Monday, November 1, 2010

November 1, 2010: The North American Halloween Prevention Initiative - Do They Know It's Halloween?

The North American Halloween Prevention Initiative - Do They Know It's Halloween?: youtube.com/watch?v=jVc11TB8_9g

The place I grew up was once famous for a serial killer. He was called the "Monster of Miramichi" by the press. He killed and raped, was loose through our community for close to a year. When he was caught and tried they used DNA fingerprinting to convict him, one of the first successful uses of this technique in a crime case.

I was very young when this all happened. My parents consciously never talked about it at home, I only heard mentions of this mans name at school.

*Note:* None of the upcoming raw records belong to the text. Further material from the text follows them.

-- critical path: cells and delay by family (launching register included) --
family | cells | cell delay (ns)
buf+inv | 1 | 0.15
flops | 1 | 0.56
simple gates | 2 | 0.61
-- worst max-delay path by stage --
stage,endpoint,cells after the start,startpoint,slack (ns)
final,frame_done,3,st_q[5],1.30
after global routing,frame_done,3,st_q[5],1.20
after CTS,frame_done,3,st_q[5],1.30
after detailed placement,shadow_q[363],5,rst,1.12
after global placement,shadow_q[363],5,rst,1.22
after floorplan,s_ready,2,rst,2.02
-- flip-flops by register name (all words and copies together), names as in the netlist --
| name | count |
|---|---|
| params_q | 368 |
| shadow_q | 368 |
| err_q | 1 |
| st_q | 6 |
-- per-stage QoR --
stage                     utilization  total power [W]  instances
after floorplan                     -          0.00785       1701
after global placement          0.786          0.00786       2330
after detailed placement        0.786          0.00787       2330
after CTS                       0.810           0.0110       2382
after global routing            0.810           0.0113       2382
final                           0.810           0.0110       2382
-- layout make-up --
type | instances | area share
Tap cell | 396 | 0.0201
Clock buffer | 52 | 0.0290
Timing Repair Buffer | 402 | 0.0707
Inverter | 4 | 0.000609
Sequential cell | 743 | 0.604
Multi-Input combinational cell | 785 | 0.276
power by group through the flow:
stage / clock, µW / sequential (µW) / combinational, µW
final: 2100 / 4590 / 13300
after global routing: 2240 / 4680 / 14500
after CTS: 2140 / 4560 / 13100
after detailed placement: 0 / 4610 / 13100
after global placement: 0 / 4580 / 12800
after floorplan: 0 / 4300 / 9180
Background: an optimization exercise with open tools, aiming at small area, a short achievable clock period and few clock cycles per item. Do not read the settings as production practice.
The RTL was checked by simulation tests, not by an equivalence proof against the original design.

==> flow/design.v (outline; a module is shown in full before it is edited, if it fits) <==
// module cos_input_port: 31 lines
// module mul_cs: 296 lines
// module sq_cs: 224 lines
// module term_c2: 236 lines
// module term_c5: 150 lines
// module term_c4: 126 lines
// module term_c7: 214 lines
// module term_c3_c6: 209 lines
// module add_pfx: 28 lines
// module term_add: 20 lines
// module carry_pfx: 25 lines
// module cos_output_port: 56 lines
// module cos_taylor_top: 270 lines
module cos_taylor_top (
	input  logic                                    major_clk,
	input  logic                                    rst,
	input  logic                                    in_req,
	input  logic signed [cos_pkg::angle_width-1:0]  in_angle,
	output logic                                    in_ack,
	output logic                                    out_req,
	input  logic                                    out_ack,
	output logic signed [cos_pkg::result_width-1:0] out_result
);
  // ...
==> flow/flow/run.sh <==
#!/bin/bash
set -euo pipefail
MARGIN=$(cat flow/margin.txt)
bash standard.sh SETUP_SLACK_MARGIN="$MARGIN" TNS_END_PERCENT=100 finish > standard.log 2>&1
==> flow/flow/margin.txt <==
6.35
==> flow/standard.sh <==
#!/bin/bash
# synth_recipe.tcl (not shown) runs the flow's synth.tcl, then flattens the netlist and writes it again
# the make line also repeats each setting of config.mk as NAME=value (left out here)
make -C /OpenROAD-flow-scripts/flow DESIGN_CONFIG=/design/flow/config.mk WORK_HOME=/design/flow/orfs CLKGATE_MAP_FILE= SYNTH_SCRIPT=/design/flow/synth_recipe.tcl "${@:-finish}"
==> flow/config.mk <==
export PLATFORM = sky130hd
export DESIGN_NAME = cos_taylor_top
export DESIGN_NICKNAME = cos_taylor_top
export VERILOG_FILES = /design/flow/design.v
export SDC_FILE = /design/flow/constraint.sdc
export NUM_CORES = 4
export LEC_CHECK = 0
export CAP_MARGIN = 20
export CORE_MARGIN = 2
export CORE_UTILIZATION = 40
export CTS_CLUSTER_DIAMETER = 70
export CTS_CLUSTER_SIZE = 24
export PLACE_DENSITY = 0.6
export SLEW_MARGIN = 20
==> flow/constraint.sdc <==
create_clock -name core_clock -period 9.5 [get_ports {major_clk}]
set_input_delay 1.9000 -clock core_clock [delete_from_list [all_inputs] [get_ports {major_clk}]]
set_output_delay 1.9000 -clock core_clock [all_outputs]
set_load 0.01 [all_outputs]
==> summary.md, run 1 <==
| Metric | Value |
|---|---|
| Critical R2R Launch | ra_x[5][3] |
| Footprint of the multi-input gates | 55800 sq um |
| Synth Cell Area | 88900 sq um |
| Cell mode on critical path | a21o_1 |
| Synth Area in Compound Gates | 11.4% |
| Final hold vios | 0 |
| Row cnt | 173 |
| Crit path buffers/inverters | 2 |
| Post-DP HPWL | 162000 um |
| Crit path DAT | 3790 ps |
| Final setup fails | 0 |
| Final WS setup | 6360 ps |
| Setup bufs post-CTS | 133 |
| Slew Limit Fails | 0 |
| Remaining DRCs | 0 |
| Top Registers | rb_c (150), rb_s (150) |
| Uppermost layer routed | met5 |
| Post-cts hold buffer count | 0 |
| Syn. warnings | 63 |
| Non-CTS inverters | 1431 |
| Synth Instances | 8548 |
| Initial DRC count | 5044 |
| Total grt overflow | 0 |
| Post-synthesis sequential area ratio | 29.9% |
| Root Buffer | clkbuf_16 |
| Tap cells | 2975 |
| Most frequent cell after synthesis | inv_1 |
| Total negative setup slack | 0 ps |
| Worst Path Class, Setup | flip-flop to flip-flop |
| Status | timing/DRC/antenna clean |
| RePlAce Congestion | 0.898 |
| #MultiIn Comb | 5280 |
Testbench counts, summed over its fixed seeds: cycles 4,344, items 2,048.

His existence wasn't a part of my young life and I don't think I would have been able to conceive of his actions had I known. The only thing I remember from that period in Miramichi was that the town canceled Halloween.

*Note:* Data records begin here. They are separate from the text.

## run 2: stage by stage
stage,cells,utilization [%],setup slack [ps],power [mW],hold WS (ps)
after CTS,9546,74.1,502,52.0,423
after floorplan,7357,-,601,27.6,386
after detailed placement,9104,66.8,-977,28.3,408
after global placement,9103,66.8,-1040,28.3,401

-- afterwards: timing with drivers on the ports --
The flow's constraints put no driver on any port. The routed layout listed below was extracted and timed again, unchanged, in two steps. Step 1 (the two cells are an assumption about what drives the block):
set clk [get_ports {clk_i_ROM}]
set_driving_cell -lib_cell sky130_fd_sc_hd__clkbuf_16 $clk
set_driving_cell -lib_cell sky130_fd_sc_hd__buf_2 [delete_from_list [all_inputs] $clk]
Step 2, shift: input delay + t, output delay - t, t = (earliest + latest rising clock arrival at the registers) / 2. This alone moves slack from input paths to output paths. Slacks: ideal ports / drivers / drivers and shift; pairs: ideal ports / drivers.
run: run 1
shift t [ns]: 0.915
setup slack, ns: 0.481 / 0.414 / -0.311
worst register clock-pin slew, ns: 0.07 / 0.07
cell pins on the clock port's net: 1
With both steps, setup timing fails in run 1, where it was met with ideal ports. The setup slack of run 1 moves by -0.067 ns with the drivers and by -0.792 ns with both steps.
Source: an optimization exercise on an open RTL-to-GDS flow (aim: small area). Production flows keep margins and buffers that such runs may drop. Function was checked by simulation only, so behaviour that the tests miss may differ from the original. Power figures rest on the tool's default switching activity, not on a simulated workload.

[flow/flow/run.sh]
#!/bin/bash
# Own layout flow: the standard ORFS flow, with two changes:
#  - ports are buffered with the smallest buffer (buf_1) instead of the default choice;
#  - clock tree synthesis uses clkbuf_16 clusters of up to 32 sinks and inserts no dummy loads.
# Each tool's output goes to the ORFS logs under orfs/logs; make's output to standard.log.
export BUFFER_PORTS_ARGS="-buffer_cell sky130_fd_sc_hd__buf_1"
export CTS_ARGS="-sink_clustering_enable -repair_clock_nets -buf_list sky130_fd_sc_hd__clkbuf_16 -sink_clustering_size 32 -sink_clustering_max_diameter 80 -dont_use_dummy_load"
bash standard.sh > standard.log 2>&1
[flow/standard.sh]
#!/bin/bash
# synth_recipe.tcl (not shown) runs the flow's synth.tcl, then flattens the netlist and writes it again
# the make line also repeats each setting of config.mk as NAME=value (left out here)
make -C /OpenROAD-flow-scripts/flow DESIGN_CONFIG=/design/flow/config.mk WORK_HOME=/design/flow/orfs CLKGATE_MAP_FILE= SYNTH_SCRIPT=/design/flow/synth_recipe.tcl "${@:-finish}"
[flow/config.mk]
export PLATFORM = sky130hd
export DESIGN_NAME = analog_axis_key_repeater_top
export DESIGN_NICKNAME = analog_axis_key_repeater_top
export VERILOG_FILES = /design/flow/design.v
export SDC_FILE = /design/flow/constraint.sdc
export NUM_CORES = 4
export LEC_CHECK = 0
export CAP_MARGIN = 20
export CORE_MARGIN = 2
export CORE_UTILIZATION = 40
export SLEW_MARGIN = 20
[flow/constraint.sdc]
create_clock -name core_clock -period 10.0 [get_ports {clk}]
set_input_delay 2.0000 -clock core_clock [delete_from_list [all_inputs] [get_ports {clk}]]
set_output_delay 2.0000 -clock core_clock [all_outputs]
set_load 0.01 [all_outputs]
[flow/design.v]
package akr_pkg;
    localparam int TIME_BITS   = 48;
    localparam int NUM_AXES    = 6;
    localparam int NUM_ENTRIES = 10;
    localparam int ENTRY_BITS  = 4;
    localparam int AXIS_BITS   = 3;
    localparam int LEVEL_BITS  = 16;
    localparam int KEY_BITS    = 3;
    localparam int CFG_BITS    = 16;
    localparam int CFG_IDX_BITS = 3;
    localparam int OUTQ_DEPTH    = 4;
    localparam int OUTQ_PTR_BITS = 2;
    localparam int INQ_DEPTH     = 2;
    localparam logic [CFG_IDX_BITS-1:0] CFG_STICK_PRESS   = 3'd0;
    localparam logic [CFG_IDX_BITS-1:0] CFG_STICK_RELEASE = 3'd1;
    localparam logic [CFG_IDX_BITS-1:0] CFG_TRIG_PRESS    = 3'd2;
    localparam logic [CFG_IDX_BITS-1:0] CFG_TRIG_RELEASE  = 3'd3;
    localparam logic [CFG_IDX_BITS-1:0] CFG_REPEAT_DELAY  = 3'd4;
    localparam logic [CFG_IDX_BITS-1:0] CFG_REPEAT_PERIOD = 3'd5;
    localparam logic [CFG_BITS-1:0] RST_STICK_PRESS   = 16'd16000;
    localparam logic [CFG_BITS-1:0] RST_STICK_RELEASE = 16'd9000;
    localparam logic [CFG_BITS-1:0] RST_TRIG_PRESS    = 16'd20000;
    localparam logic [CFG_BITS-1:0] RST_TRIG_RELEASE  = 16'd8000;
    localparam logic [CFG_BITS-1:0] RST_REPEAT_DELAY  = 16'd400;
    localparam logic [CFG_BITS-1:0] RST_REPEAT_PERIOD = 16'd140;
    localparam logic [KEY_BITS-1:0] KEY_LEFT  = 3'd0;
    localparam logic [KEY_BITS-1:0] KEY_RIGHT = 3'd1;
    localparam logic [KEY_BITS-1:0] KEY_UP    = 3'd2;
    localparam logic [KEY_BITS-1:0] KEY_DOWN  = 3'd3;
    localparam logic [KEY_BITS-1:0] KEY_PRIOR = 3'd4;
    localparam logic [KEY_BITS-1:0] KEY_NEXT  = 3'd5;
    typedef struct packed {
        logic [CFG_BITS-1:0] stick_press;
        logic [CFG_BITS-1:0] stick_release;
        logic [CFG_BITS-1:0] trig_press;
        logic [CFG_BITS-1:0] trig_release;
        logic [CFG_BITS-1:0] repeat_delay;
        logic [CFG_BITS-1:0] repeat_period;
    } cfg_t;
    typedef struct packed {
        logic                         is_tick;
        logic [AXIS_BITS-1:0]         axis;
        logic signed [LEVEL_BITS-1:0] level;
        logic [TIME_BITS-1:0]         time_ms;
    } op_t;
    typedef struct packed {
        logic [ENTRY_BITS-1:0] entry_index;
        logic [KEY_BITS-1:0]   key_code;
        logic                  is_release;
        logic                  last_of_run;
    } result_t;
    typedef struct packed {
        logic [AXIS_BITS-1:0] axis;
        logic                 negative;
        logic [KEY_BITS-1:0]  key;
        logic                 trigger;
    } entry_def_t;
    function automatic entry_def_t entry_def(input logic [ENTRY_BITS-1:0] idx);
        entry_def_t d;
        unique case (idx)
            4'd0:    d = {3'd0, 1'b1, KEY_LEFT, 1'b0};
            4'd1:    d = {3'd0, 1'b0, KEY_RIGHT, 1'b0};
            4'd2:    d = {3'd1, 1'b1, KEY_UP, 1'b0};
            4'd3:    d = {3'd1, 1'b0, KEY_DOWN, 1'b0};
            4'd4:    d = {3'd2, 1'b1, KEY_LEFT, 1'b0};
            4'd5:    d = {3'd2, 1'b0, KEY_RIGHT, 1'b0};
            4'd6:    d = {3'd3, 1'b1, KEY_UP, 1'b0};
            4'd7:    d = {3'd3, 1'b0, KEY_DOWN, 1'b0};
            4'd8:    d = {3'd4, 1'b0, KEY_PRIOR, 1'b1};
            4'd9:    d = {3'd5, 1'b0, KEY_NEXT, 1'b1};
            default: d = {3'd0, 1'b0, KEY_LEFT, 1'b0};
        endcase
        entry_def = d;
    endfunction
endpackage
module analog_axis_key_repeater_top (
    input  logic                                  clk,
    input  logic                                  rst_n,
    input  logic                                  push,
    output logic                                  full,
    input  logic                                  cmd,
    input  logic [akr_pkg::AXIS_BITS-1:0]         axis_number,
    input  logic signed [akr_pkg::LEVEL_BITS-1:0] axis_level,
    input  logic [akr_pkg::TIME_BITS-1:0]         time_ms,
    input  logic                                  cfg_we,
    input  logic [akr_pkg::CFG_IDX_BITS-1:0]      cfg_addr,
    input  logic [akr_pkg::CFG_BITS-1:0]          cfg_wdata,
    output logic                                  empty,
    input  logic                                  pop,
    output logic [akr_pkg::ENTRY_BITS-1:0]        entry_index,
    output logic [akr_pkg::KEY_BITS-1:0]          key_code,
    output logic                                  is_release,
    output logic                                  last_of_run
);
    logic [15:0] c_sp, c_sr, c_tp, c_tr, c_dl, c_pd;
    logic [5:0]  cw;
    always_ff @(posedge clk or negedge rst_n)
    begin
        if (!rst_n)
        begin
            cw <= 6'd0;
        end
        else if (cfg_we && (cfg_addr[2:1] != 2'b11))
        begin
            cw[cfg_addr] <= 1'b1;
        end
    end
    always_ff @(posedge clk)
    begin
        if (cfg_we)
        begin
            case (cfg_addr)
                3'd0: c_sp <= cfg_wdata;
                3'd1: c_sr <= cfg_wdata;
                3'd2: c_tp <= cfg_wdata;
                3'd3: c_tr <= cfg_wdata;
                3'd4: c_dl <= cfg_wdata;
                3'd5: c_pd <= cfg_wdata;
                default: ;
            endcase
        end
    end
    logic [2:0] lo;
    logic       hi;
    logic [2:0] w;
    logic       wend;
    logic       dig0;
    assign wend = hi && (lo == 3'd5);
    always_ff @(posedge clk or negedge rst_n)
    begin
        if (!rst_n)
        begin
            lo <= 3'd0;
            hi <= 1'b0;
            w <= 3'd0;
        end
        else
        begin
            lo <= (lo == 3'd5) ? 3'd0 : lo + 3'd1;
            if (lo == 3'd5) hi <= !hi;
            if (wend) w <= w + 3'd1;
        end
    end
    logic       ini;        
    logic       busy;       
    logic       tick;       
    logic [3:0] sc;         
    logic [9:0] fired;      
    logic [9:0] held;
    logic       idle;
    logic       take;
    logic       start;
    logic       tick_acc;
    logic       upd_acc;
    logic       last_win;
    assign idle     = !busy && (fired == 10'd0);
    assign full     = !(wend && (fired == 10'd0) && (busy ? ini : !ini));
    assign take     = push && !full;
    assign tick_acc = take && cmd;
    assign upd_acc  = take && !cmd && (axis_number[2:1] != 2'b11);
    assign start    = tick_acc || upd_acc || (ini && idle && wend && push);
    assign last_win = wend && (tick ? (sc == 4'd15) : (ini || (sc == 4'd3)));
    always_ff @(posedge clk or negedge rst_n)
    begin
        if (!rst_n)
        begin
            ini  <= 1'b1;
            busy <= 1'b0;
            tick <= 1'b0;
        end
        else
        begin
            if (busy && last_win)
            begin
                busy <= 1'b0;
                ini  <= 1'b0;
            end
            if (start)
            begin
                busy <= 1'b1;
                tick <= tick_acc;
            end
        end
    end
    always_ff @(posedge clk)
    begin
        if (start) sc <= 4'd0;
        else if (wend) sc <= sc + 4'd1;
    end
    logic [47:0] nr;
    logic [3:0]  ndig;
    logic [47:0] ld;
    assign ndig = nr[47:44];
    assign ld   = ({48{tick_acc}} & time_ms)
                | {29'd0, {3{upd_acc}} & axis_number, {16{upd_acc}} & axis_level};
    always_ff @(posedge clk)
    begin
        nr <= {nr[43:0], busy ? nr[47:44] : 4'd0};
        if (tick_acc || upd_acc)
        begin
            for (int i = 0; i < 11; i++) nr[47-4*i -: 4] <= nr[43-4*i -: 4] | ld[4*i +: 4];
            nr[3:0] <= ld[47:44];
        end
    end
    logic [15:0]        lvl;
    logic [2:0]         ax;
    logic               pos, rel, trig, neg;
    logic [15:0]        th;
    logic signed [17:0] lv, d, tz;
    logic               cmpw;
    logic               bwe;
    logic [9:0]         pb, rb;    
    assign lvl  = {nr[35:32], nr[39:36], nr[43:40], nr[47:44]};
    assign ax   = nr[30:28];
    assign pos  = sc[0];
    assign rel  = ini ? (lo[2] ? lo[0] : lo[1]) : sc[1];
    assign trig = ini ? lo[2] : ax[2];
    assign neg  = !pos && !trig;
    always_comb
    begin
        case ({rel, trig})
            2'b00:   th = cw[0] ? c_sp : akr_pkg::RST_STICK_PRESS;
            2'b01:   th = cw[2] ? c_tp : akr_pkg::RST_TRIG_PRESS;
            2'b10:   th = cw[1] ? c_sr : akr_pkg::RST_STICK_RELEASE;
            default: th = cw[3] ? c_tr : akr_pkg::RST_TRIG_RELEASE;
        endcase
    end
    assign lv   = {{2{lvl[15]}}, lvl};
    assign d    = neg ? -lv : lv;
    assign tz   = {2'b00, th};
    assign cmpw = rel ? (d <= tz) : (d >= tz);
    logic [3:0] sb [0:3];    
    logic [1:0] tb [0:1];    
    assign bwe = busy && !tick && (ini ? !hi : dig0);
    always_ff @(posedge clk)
    begin
        for (int k = 0; k < 4; k++)
        begin
            if (bwe && (ini ? !lo[2] : (ax == 3'(k)))) sb[k] <= {sb[k][2:0], cmpw};
        end
        for (int k = 0; k < 2; k++)
        begin
            if (bwe && (ini ? lo[2] : (pos && (ax == 3'(4 + k))))) tb[k] <= {tb[k][0], cmpw};
        end
    end
    for (genvar k = 0; k < 4; k++)
    begin : g_sb
        assign pb[2*k]   = sb[k][3];
        assign pb[2*k+1] = sb[k][2];
        assign rb[2*k]   = sb[k][1];
        assign rb[2*k+1] = sb[k][0];
    end
    assign pb[8] = tb[0][1];
    assign rb[8] = tb[0][0];
    assign pb[9] = tb[1][1];
    assign rb[9] = tb[1][0];
    logic [383:0] fr;
    logic [3:0]   fdig;
    logic         ccar, acar;
    logic [4:0]   csum, asum;
    logic [3:0]   sdig;
    logic         pass2;
    logic         dheld, ddue, dc, dfired, dwr;
    assign pass2 = busy && tick && sc[3];
    assign fdig  = fr[383:380];
    assign dig0  = !hi && (lo == 3'd0);
    assign csum  = {1'b0, ndig} + {1'b0, ~fdig} + {4'd0, dig0 | ccar};
    assign dheld  = held[w];
    assign ddue   = fired[w];
    assign dc     = dheld ? rb[w] : pb[w];
    assign dfired = dheld ? (dc || ddue) : dc;
    assign dwr    = dheld ? (!dc && ddue) : dc;
    logic [3:0]  sd_dl, sd_pd, rd;
    logic [15:0] rst_st;
    always_comb
    begin
        case (lo[1:0])
            2'd0: begin sd_dl = c_dl[3:0];   sd_pd = c_pd[3:0];   end
            2'd1: begin sd_dl = c_dl[7:4];   sd_pd = c_pd[7:4];   end
            2'd2: begin sd_dl = c_dl[11:8];  sd_pd = c_pd[11:8];  end
            default: begin sd_dl = c_dl[15:12]; sd_pd = c_pd[15:12]; end
        endcase
    end
    assign rst_st = dheld ? akr_pkg::RST_REPEAT_PERIOD : akr_pkg::RST_REPEAT_DELAY;
    always_comb
    begin
        case (lo[1:0])
            2'd0: rd = rst_st[3:0];
            2'd1: rd = rst_st[7:4];
            2'd2: rd = rst_st[11:8];
            default: rd = rst_st[15:12];
        endcase
    end
    assign sdig = (hi || lo[2]) ? 4'd0
                : (dheld ? (cw[5] ? sd_pd : rd) : (cw[4] ? sd_dl : rd));
    assign asum = {1'b0, ndig} + {1'b0, sdig} + {4'd0, !dig0 & acar};
    always_ff @(posedge clk)
    begin
        ccar <= csum[4];
        acar <= asum[4];
        fr   <= {fr[379:0], (pass2 && dwr) ? asum[3:0] : fdig};
    end
    logic       out;
    logic [9:0] below;      
    logic [9:0] lsb;
    logic       t8, t9;
    assign out = !busy && (fired != 10'd0);
    assign t8  = held[8] ? rb[8] : pb[8];
    assign t9  = held[9] ? rb[9] : pb[9];
    always_ff @(posedge clk or negedge rst_n)
    begin
        if (!rst_n)
        begin
            fired <= 10'd0;
            held  <= 10'd0;
        end
        else
        begin
            if (busy && tick && wend)
            begin
                fired[w] <= sc[3] ? dfired : csum[4];
                if (sc[3]) held[w] <= dheld ^ dc;
                if (sc == 4'd8)
                begin
                    fired[8] <= t8;
                    held[8]  <= held[8] ^ t8;
                    fired[9] <= t9;
                    held[9]  <= held[9] ^ t9;
                end
            end
            if (out && pop) fired <= fired & ~lsb;
        end
    end
    assign below[0] = 1'b0;
    for (genvar i = 1; i < 10; i++)
    begin : g_below
        assign below[i] = below[i-1] | fired[i-1];
    end
    assign lsb   = fired & ~below;
    assign empty = !out;
    assign entry_index = {lsb[8] | lsb[9],
                          lsb[4] | lsb[5] | lsb[6] | lsb[7],
                          lsb[2] | lsb[3] | lsb[6] | lsb[7],
                          lsb[1] | lsb[3] | lsb[5] | lsb[7] | lsb[9]};
    assign key_code    = {lsb[8] | lsb[9],
                          lsb[2] | lsb[3] | lsb[6] | lsb[7],
                          lsb[1] | lsb[3] | lsb[5] | lsb[7] | lsb[9]};
    assign is_release  = |(lsb & ~held);
    assign last_of_run = ((fired & below) == 10'd0);
endmodule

When I was about 17 I was working in a shoe store and my coworker, who had grown up in Ontario, asked me about the serial killer. He said he'd heard about it when he was growing up, wanted to know what it had been like here as it was all happening. I had no answers for him and in fact had to look up this man and what he did because I'd only ever known his name as mentioned in conversation and that he had been a serial killer. I knew nothing else and had had no personal connection to the events though I had been there.

I suppose I'm glad I was sheltered from that fear. I remember young girls telling me about sleep overs they had and being terrified at night together, mentioning his name as if he actually was some sort of monster, some creature that isn't a man. I wouldn't have wanted that looming.

By no means do I mean to forward some philosophy of ignorance or shelter, I think one should be able to acknowledge a fear and simply overcome it. But what would a child think exposed to such inhumanity? Can that be overcome at such a young age? I wonder how I would have developed knowing of that monster.